Marketing to Moms Blog
 
 

Monday, June 1, 2009

Does your marketing suffer from O.L. Syndrome?

The other day, a friend told me about a sign she'd seen posted in a lampshade store. It read: "Don't Bring Your Shade -- Bring Your Lamp!"

How frustrating for the salespeople to see customer after customer coming through the door, toting their dusty, broken, misshapen, faded lampshades -- all in search of something better. Yet without the lamp, a customer can't "try on" the hundreds of new lampshades lined up on the shelves, each auditioning to be "the one."

So to all of you chuckling out there, let me ask you this: how many of you send your "old lampshades" to your ad agency?

Anyone, anyone?

I can't count how many times Maternal Instinct receives requests like this:

"Here's last year's brochure. It's okay. We want to update it and maybe add a paragraph about our new service."

This is an old lampshade.

So is this:

"Here's some copy we wrote for our website. Can you just spend an hour and make it better?"

So is this:

"Here's our most recent Web promotion that isn't getting great response. Can you make it zippier?"

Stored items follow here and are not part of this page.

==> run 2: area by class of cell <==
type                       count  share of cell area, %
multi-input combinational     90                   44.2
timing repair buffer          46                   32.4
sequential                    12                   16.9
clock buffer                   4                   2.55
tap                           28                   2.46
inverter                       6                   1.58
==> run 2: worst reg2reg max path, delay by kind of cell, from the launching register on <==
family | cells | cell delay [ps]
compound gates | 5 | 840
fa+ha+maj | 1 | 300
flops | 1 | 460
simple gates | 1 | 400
### src/rtl/program_loader_pkg.sv
// Shared CPU-side definitions for the program loader: FSM state encoding and
// the byte / instruction / address widths used by the loader and its assembler.
package program_loader_pkg;

    localparam int BYTE_W  = 8;
    localparam int INSTR_W = 18;
    localparam int ADDR_W  = 16;

    typedef enum logic [2:0] {
        COUNT_HI,
        COUNT_LO,
        DATA,
        CHECK,
        DONE,
        ERROR
    } loaderState_t;

endpackage

### src/rtl/program_loader_instr_assembler.sv
// Packs payload byte triples into 18-bit instruction words and emits a
// one-cycle registered word strobe after the third byte of each triple.
module instr_assembler
    import program_loader_pkg::*;
(
    input  logic               i_clock,
    input  logic               i_reset_n,
    input  logic [0:BYTE_W-1]  i_byte,
    input  logic               i_take,
    output logic               o_lastSlot,
    output logic [0:INSTR_W-1] o_word,
    output logic               o_wordValid
);

    logic [1:0]        slot;
    logic [0:1]        hiBits;
    logic [0:BYTE_W-1] midByte;

    assign o_lastSlot = (slot == 2'd2);

    // Partial triples are discarded by reset: slot returns to 0 and no strobe fires.
    always_ff @(posedge i_clock) begin
        if (!i_reset_n) begin
            slot        <= 2'd0;
            hiBits      <= '0;
            midByte     <= '0;
            o_word      <= '0;
            o_wordValid <= 1'b0;
        end else begin
            o_wordValid <= 1'b0;
            if (i_take) begin
                case (slot)
                    2'd0: begin
                        hiBits <= i_byte[6:7];
                        slot   <= 2'd1;
                    end
                    2'd1: begin
                        midByte <= i_byte;
                        slot    <= 2'd2;
                    end
                    default: begin
                        o_word      <= {hiBits, midByte, i_byte};
                        o_wordValid <= 1'b1;
                        slot        <= 2'd0;
                    end
                endcase
            end
        end
    end

endmodule

### src/rtl/program_loader.sv
// Boot-time program loader: parses a counted, checksummed byte stream into
// 18-bit program memory writes and holds the CPU until a good load completes.
module program_loader
    import program_loader_pkg::*;
#(
    parameter int MAX_WORDS = 65535
)
(
    input  logic               i_clock,
    input  logic               i_reset_n,
    input  logic [0:BYTE_W-1]  i_byte,
    input  logic               i_byteValid,
    output logic               o_byteReady,
    output logic [0:ADDR_W-1]  o_memAddr,
    output logic [0:INSTR_W-1] o_memData,
    output logic               o_memWrite,
    output logic               o_cpuHalt,
    output logic               o_done,
    output logic               o_error
);

    loaderState_t      state, nextState;
    logic [0:BYTE_W-1] countHi, checksum;
    logic [0:ADDR_W-1] wordTotal, wordCount, countWord;
    logic              transfer, assembleTake, lastSlot, lastWord, countBad;
    logic              readyNext, haltNext, doneNext, errorNext;

    assign transfer     = i_byteValid && o_byteReady;
    assign assembleTake = transfer && (state == DATA);
    assign countWord    = {countHi, i_byte};
    assign countBad     = (countWord == '0) || (32'(countWord) > 32'(MAX_WORDS));
    assign lastWord     = (wordCount == wordTotal - 16'd1);

    instr_assembler u_assembler (
        .i_clock     (i_clock),
        .i_reset_n   (i_reset_n),
        .i_byte      (i_byte),
        .i_take      (assembleTake),
        .o_lastSlot  (lastSlot),
        .o_word      (o_memData),
        .o_wordValid (o_memWrite)
    );

    always_ff @(posedge i_clock) begin
        if (!i_reset_n) begin
            countHi   <= '0;
            checksum  <= '0;
            wordTotal <= '0;
            wordCount <= '0;
            o_memAddr <= '0;
        end else begin
            if (transfer && state == COUNT_HI) countHi <= i_byte;
            if (transfer && state == COUNT_LO) wordTotal <= countWord;
            if (transfer && (state inside {COUNT_HI, COUNT_LO, DATA}))
                checksum <= checksum ^ i_byte;
            if (assembleTake && lastSlot) wordCount <= wordCount + 16'd1;
            if (o_memWrite) o_memAddr <= o_memAddr + 16'd1;
        end
    end

    always_ff @(posedge i_clock) begin
        if (!i_reset_n) begin
            state       <= COUNT_HI;
            o_byteReady <= 1'b0;
            o_cpuHalt   <= 1'b1;
            o_done      <= 1'b0;
            o_error     <= 1'b0;
        end else begin
            state       <= nextState;
            o_byteReady <= readyNext;
            o_cpuHalt   <= haltNext;
            o_done      <= doneNext;
            o_error     <= errorNext;
        end
    end

    // CHECK is entered on the last payload byte so a checksum byte arriving
    // during the final write cycle is still consumed at full throughput.
    always_comb begin
        nextState = state;
        case (state)
            COUNT_HI: if (transfer) nextState = COUNT_LO;
            COUNT_LO: if (transfer) nextState = countBad ? ERROR : DATA;
            DATA:     if (assembleTake && lastSlot && lastWord) nextState = CHECK;
            CHECK:    if (transfer) nextState = (i_byte == checksum) ? DONE : ERROR;
            default:  nextState = state;
        endcase
    end

    always_comb begin
        readyNext = !(nextState inside {DONE, ERROR});
        haltNext  = (nextState != DONE);
        doneNext  = (nextState == DONE);
        errorNext = (nextState == ERROR);
    end

endmodule

### config.mk
export PLATFORM = sky130hd
export DESIGN_NAME = program_loader
export DESIGN_NICKNAME = d
export VERILOG_FILES = /design/src/rtl/program_loader_pkg.sv /design/src/rtl/program_loader_instr_assembler.sv /design/src/rtl/program_loader.sv
export SDC_FILE = /design/constraint.sdc
export NUM_CORES = 1
export LEC_CHECK = 0
export CAP_MARGIN = 5
export CORE_UTILIZATION = 60
export CTS_CLUSTER_DIAMETER = 80
export DETAILED_ROUTE_END_ITERATION = 10
export DONT_BUFFER_PORTS = 1
export GPL_ROUTABILITY_DRIVEN = 0
export MAX_ROUTING_LAYER = met4
export PLACE_DENSITY = 0.76
export SLEW_MARGIN = 20
export SYNTH_ARGS = -nofsm -noshare
export SYNTH_HDL_FRONTEND = slang
export SYNTH_SLANG_ARGS = --single-unit
### constraint.sdc
create_clock -name i_clock -period 4.1 [get_ports i_clock]
set_clock_uncertainty 0.1 [all_clocks]
set_input_delay 0.82 -clock i_clock [delete_from_list [all_inputs] [get_ports i_clock]]
set_output_delay 0.82 -clock i_clock [all_outputs]
set_load 0.01 [all_outputs]
==> metrics.md <==
| Metric | Value |
|---|---|
| Run status | `finished clean` |
| Most numerous cell in the Yosys netlist | `sky130_fd_sc_hd__dfxtp_1` |
| Unrepaired setup endpoints after global routing | `false` |
| Number of placed I/O pins | `50` |
| Clock-pin slew on the worst setup and hold paths | `100 ps` |
| Endpoints failing setup | `0` |
| Largest delay share family, worst path | `simple AND/OR/NAND/NOR gates` |
| Synthesized Nets | `535` |
| Violation count after the first detailed-route iteration | `192` |
| TritonCTS clock tree | `yes` |
| Skew-Pair Late Insertion Delay | `370 ps` |
| Syn Std Cell Area | `0.00456 sq mm` |
| Synth Instances | `521` |
| Die area | `0.00795 sq mm` |
| Actual slew at the worst max-slew pin | `1080 ps` |
| Sequential element share of the synthesized area | `44.8%` |
| Leakage power | `1.72 nW` |
| Fin crit period | `2620 ps` |
| Synthesized area per cell | `8.75 sq um` |
| Number of vias in the routed layout | `3469` |
| Final slew viol count | `0` |
| R2r startpoint | `state[1]` |
| Cell-by-cell listing of the critical path | `or3b_1 > nor3_4 > and4_1 > nand2_4 > or3_1 > a21oi_1` |
| Buffers plus inverters on the worst setup path | `0` |
| Fmax | `382 MHz` |
| Share of synthesized flip-flops with an asynchronous set or reset | `0%` |
| Min-Delay Startpoint | `u_assembler.midByte[2]` |
| Layout cells sized above 1 | `5.92%` |
| DRC violation count after routing | `0` |
| Data required time of the critical path | `4300 ps` |
| Highest cell delay on the worst timing path | `510 ps` |
| Hold-critical path endpoint | `u_assembler.o_word[4]` |
| DP Worst Slack | `1550 ps` |
| Number of warnings issued by yosys | `0` |
| Worst ir drop on vdd | `0.269 mV` |
| Average detailed-routed wire length per instance | `15.8 um` |
| Number of H-tree levels | `3` |
| Global-route wire length before repair | `15300 um` |
| Remaining max-slew budget at the tightest pin | `27.4%` |
| Number of iterations in the first detailed-routing pass | `5` |
| Cell accounting for the most synthesized area | `sky130_fd_sc_hd__dfxtp_1` |
| Final global-route overflow total | `0` |
| Width of the die | `89.2 um` |
| Max capacitance violation total | `0` |
| Number of global-route vias before repair | `3188` |
| Share of Yosys cell area claimed by the top area cell type | `44.8%` |
| Antenna fix cells | `0` |
| Post-synthesis register bit count | `102` |
| Number of buffers added by the clock tree synthesis step | `9` |
| Final worst-path setup slack | `1480 ps` |
| Final-stage net count | `516` |
| Post-detailed-routing wire length | `9550 um` |
| Kind of critical path | `flip-flop to flip-flop` |
| Register area | `0.00204 sq mm` |
| Sort of element at the start of the critical path | `flip-flop` |
| Reg2reg path depth | `6` |
| Maximum fanout along the worst path | `8` |
| Number of hold-slack violations in the final timing report | `0` |
| Most frequent cells after synthesis | `sky130_fd_sc_hd__dfxtp_1 (102), sky130_fd_sc_hd__nor2_1 (85), sky130_fd_sc_hd__nand2_1 (66)` |
| Nature of the critical path endpoint | `flip-flop` |
| Hold Crit Depth | `2` |
| Post-cts hold buffer count | `0` |
| Initial cell density of the core | `62.5%` |
| Destination of the worst register-to-register timing path | `wordCount[0]` |
| Max stage delay cell, worst path | `sky130_fd_sc_hd__or3b_1` |
| Cell variety after synth | `50` |
| Port Buffer Count | `0` |
| Ratio of total power to cell area | `359 mW/mm^2` |
| Placeable core region | `0.00729 sq mm` |
| Most used flip-flop cell after synthesis | `sky130_fd_sc_hd__dfxtp_1` |
| Largest net degree at the start of global routing | `61` |
| Number of core rows | `31` |
| Worst reg-to-reg setup slack | `1480 ps` |
| Remaining number of nets flagged by the antenna check after routing | `0` |
| Number of fill cells in the layout | `647` |
| Die outline height | `89.2 um` |
| Number of setup buffers added after CTS | `0` |
| Count of flip-flops with a built-in enable after synthesis | `0` |
| Vias/cell | `5.72` |
| GRT Util Overall | `26.2%` |
| Footprint of the multi-input gates | `0.00236 sq mm` |
| Setup TNS | `0 ps` |
| Part of the cycle the worst path needs | `63.9%` |
| Maximum buffer depth of the clock tree | `2` |
| Clock tree root driver cell | `sky130_fd_sc_hd__clkbuf_8` |
| Leading post-synthesis cells by cell area | `sky130_fd_sc_hd__dfxtp_1 (45%), sky130_fd_sc_hd__mux2i_1 (8.3%), sky130_fd_sc_hd__xor2_1 (8.1%)` |
| Number of antenna violations at the first check in global routing | `0` |
| Detailed-placement wirelength estimate | `6650 um` |
| Post-route insts no fill | `606` |
| Classification of the worst-slack hold path | `flip-flop to flip-flop` |
| Arrival @ worst endpoint | `2820 ps` |
| Placed Cells | `590` |
| CTS sink cnt | `102` |
| Post-synthesis to final-layout area growth | `4.50%` |
| Post-CTS Resized | `0` |
==> logic make-up after synthesis <==
kind of cell	share of synthesized area (%)
mux	8.59
xor+xnor	13.0
compound gates	6.07
buf+inv	3.65
simple gates	23.1
fa+ha+maj	0.824
flops	44.8
==> how the worst max path moves through the flow <==
stage	from	end	slack, ps	depth (start not counted)
5_1_grt	wordTotal[15]	state[0]	1270	8
2_1_floorplan	i_byte[7]	o_done	1660	7
4_1_cts	state[1]	wordCount[0]	1530	6
3_3_place_gp	i_byteValid	wordCount[0]	1600	6
3_5_place_dp	i_byteValid	wordCount[0]	1550	6
6_report	state[1]	wordCount[0]	1480	6
==> layout make-up <==
class,count,share of cell area [%]
tap,99,2.60
timing repair buffer,5,0.788
sequential,102,42.9
multi-input combinational,379,49.5
clock inverter,6,1.16
inverter,5,0.394
clock buffer,10,2.68
==> layout by cell type (no fill, tap or decap), types with 2 or more instances in the layout <==
master	count
sky130_fd_sc_hd__mux2i_1	38
sky130_fd_sc_hd__o22ai_1	2
sky130_fd_sc_hd__clkbuf_8	9
sky130_fd_sc_hd__xnor2_1	23
sky130_fd_sc_hd__a211oi_1	2
sky130_fd_sc_hd__or4_1	2
sky130_fd_sc_hd__nor2_1	85
sky130_fd_sc_hd__clkinvlp_4	2
sky130_fd_sc_hd__nor3_1	8
sky130_fd_sc_hd__or3_1	3
sky130_fd_sc_hd__nor4_1	7
sky130_fd_sc_hd__nand3_1	9
sky130_fd_sc_hd__and2_1	2
sky130_fd_sc_hd__clkinv_4	2
sky130_fd_sc_hd__nor3b_1	4
sky130_fd_sc_hd__ha_1	3
sky130_fd_sc_hd__a2111oi_0	2
sky130_fd_sc_hd__inv_8	2
sky130_fd_sc_hd__o21ai_0	6
sky130_fd_sc_hd__nand4_1	18
sky130_fd_sc_hd__and3_1	4
sky130_fd_sc_hd__and4_1	3
sky130_fd_sc_hd__a21oi_1	27
sky130_fd_sc_hd__nand2_1	66
sky130_fd_sc_hd__dfxtp_1	102
sky130_fd_sc_hd__or2_2	2
sky130_fd_sc_hd__inv_1	4
sky130_fd_sc_hd__xor2_1	42
sky130_fd_sc_hd__or3b_2	2
sky130_fd_sc_hd__buf_4	5
==> registers in the layout, summed over array words and instances, names as in the netlist <==
register,flops
u_assembler.midByte,8
u_assembler.hiBits,2
countHi,8
wordTotal,16
o_cpuHalt,1
wordCount,16
checksum,8
o_error,1
o_done,1
state,3
u_assembler.o_word,18
o_byteReady,1
u_assembler.slot,2
u_assembler.o_wordValid,1
o_memAddr,16
==> power breakdown <==
group          switching (mW)  internal (mW)  total [mW]
Clock                   0.360          0.231       0.592
Combinational          0.0556         0.0425      0.0980
Sequential             0.0150           1.00        1.02
==> tightest hold or removal path, cell delays in order (launching register included) <==
cell and delay [ps]:
sky130_fd_sc_hd__dfxtp_1 320, sky130_fd_sc_hd__nand2_1 50, sky130_fd_sc_hd__a21oi_1 50
==> per-stage QoR <==
step / hold WS (ps) / instance area [sq um] / utilization (%) / total power [mW]
3_5_place_dp: 348 / 4570 / 62.7 / 1.14
2_1_floorplan: 331 / 4560 / - / 1.13
3_3_place_gp: 340 / 4570 / 62.7 / 1.13
6_report: 355 / 4760 / 65.3 / 1.71
4_1_cts: 359 / 4750 / 65.2 / 1.72
5_1_grt: 387 / 4760 / 65.3 / 1.77
==> layer usage <==
layer | wire length, um | vias to the layer above | GRT usage (%)
met5 | 0 | - | -
met4 | 202 | 0 | 10.2
met3 | 522 | 23 | 6.19
met2 | 4490 | 92 | 40.3
met1 | 4340 | 1647 | 33.3
li1 | - | 1707 | -
(Power assumes the default switching activity.)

All of these requests are symptoms of O.L. (Old Lampshade) Syndrome.

The cure is simple.

Give your ad agency your lamp. Allow them full access to your products, services, testimonials, complaints, team members. Let them steep in your brand. Then allow them the freedom to create the light and heat you pay them for. The very best work comes when clients bring an agency a challenge and say "solve this."

Those are my favorite two words in the English language.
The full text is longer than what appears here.